In one of his books, William Gibson writes that it takes a week for the soul to travel and find the body when the body is taken to the other side of the world only in 24 hours. I wonder where is my soul now? Somewhere over Greenland? Maybe. I am sure it is not here in Istanbul yet!
Times of transition, always a hard one! This is the town I was born and grew up. Actually this is the apartment I spent my childhood. All I feel is my disconnection. All I want is to take the first flight back to Portland and have my morning coffee at Albina Press.
Well, that is not quite right. All I want now is actually to be able to sleep.
How strong the mind’s addiction to habit and routine that I can’t feel at home when I am at home. Oh well, I say to myself, this will pass too. I have people here. People I dearly love. My family, my friends, my students. Once I connect with them, I may feel at home again. First my soul must arrive!

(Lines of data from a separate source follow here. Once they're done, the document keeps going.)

===== src/rtl/core/wnll_pkg.sv =====
// ----------------------------------------------------------------------------
// wnll_pkg: shared types and constants for the weighted NLL loss block
// Payload structs, register indexes, command and mode codes, divider widths.
// ----------------------------------------------------------------------------
package wnll_pkg;

  localparam int MAX_CLASSES_DEF = 256;

  // iterative divider: Q.32 magnitude over Q.16 weight sum
  localparam int DIV_NUM_W = 64;
  localparam int DIV_DEN_W = 36;

  localparam int WEIGHT_W = 18;
  localparam logic [WEIGHT_W-1:0] ONE_Q16 = 18'h10000;

  // command codes
  localparam logic CMD_LOAD   = 1'b0;
  localparam logic CMD_SAMPLE = 1'b1;

  // reduction modes; the reserved code behaves as mean
  localparam logic [1:0] MODE_NONE = 2'd0;
  localparam logic [1:0] MODE_SUM  = 2'd1;
  localparam logic [1:0] MODE_MEAN = 2'd2;

  // configuration register indexes
  localparam logic [2:0] REG_REDUCTION_MODE = 3'd0;
  localparam logic [2:0] REG_IGNORE_ENABLE  = 3'd1;
  localparam logic [2:0] REG_IGNORE_LABEL   = 3'd2;
  localparam logic [2:0] REG_WEIGHTS_ENABLE = 3'd3;
  localparam logic [2:0] REG_CLASS_COUNT    = 3'd4;

  typedef struct packed {
    logic                cmd;
    logic signed [15:0]  label;
    logic signed [23:0]  score;
    logic [WEIGHT_W-1:0] weight_value;
    logic                last_sample;
  } item_t;

  typedef struct packed {
    logic signed [31:0] loss;
    logic               label_error;
    logic               is_reduced;
  } result_t;

  typedef struct packed {
    logic                 start;
    logic [DIV_NUM_W-1:0] dividend;
    logic [DIV_DEN_W-1:0] divisor;
  } div_req_t;

  typedef struct packed {
    logic                 done;
    logic [DIV_NUM_W-1:0] quotient;
  } div_rsp_t;

endpackage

We have a tendency to come to conclusions in times like this. Transition times, hard times. As I lay wide awake in my bed for the last 3 hours my mind kept telling me that the discomfort is a sign that we are not supposed to be here. “This should be last time” it tells me. “Make the decision right now” it insists. Such an insecure child the mind is! I don’t want to make a decision based on my discomfort. Those decisions are rarely accurate.
And oh, yes, I made it safe and sound. That is what matters at the end.
And the sleep of course.
It does matter a lot.
Anyway…sleepless in Istanbul, I wanted to reach out and say I miss you Portland.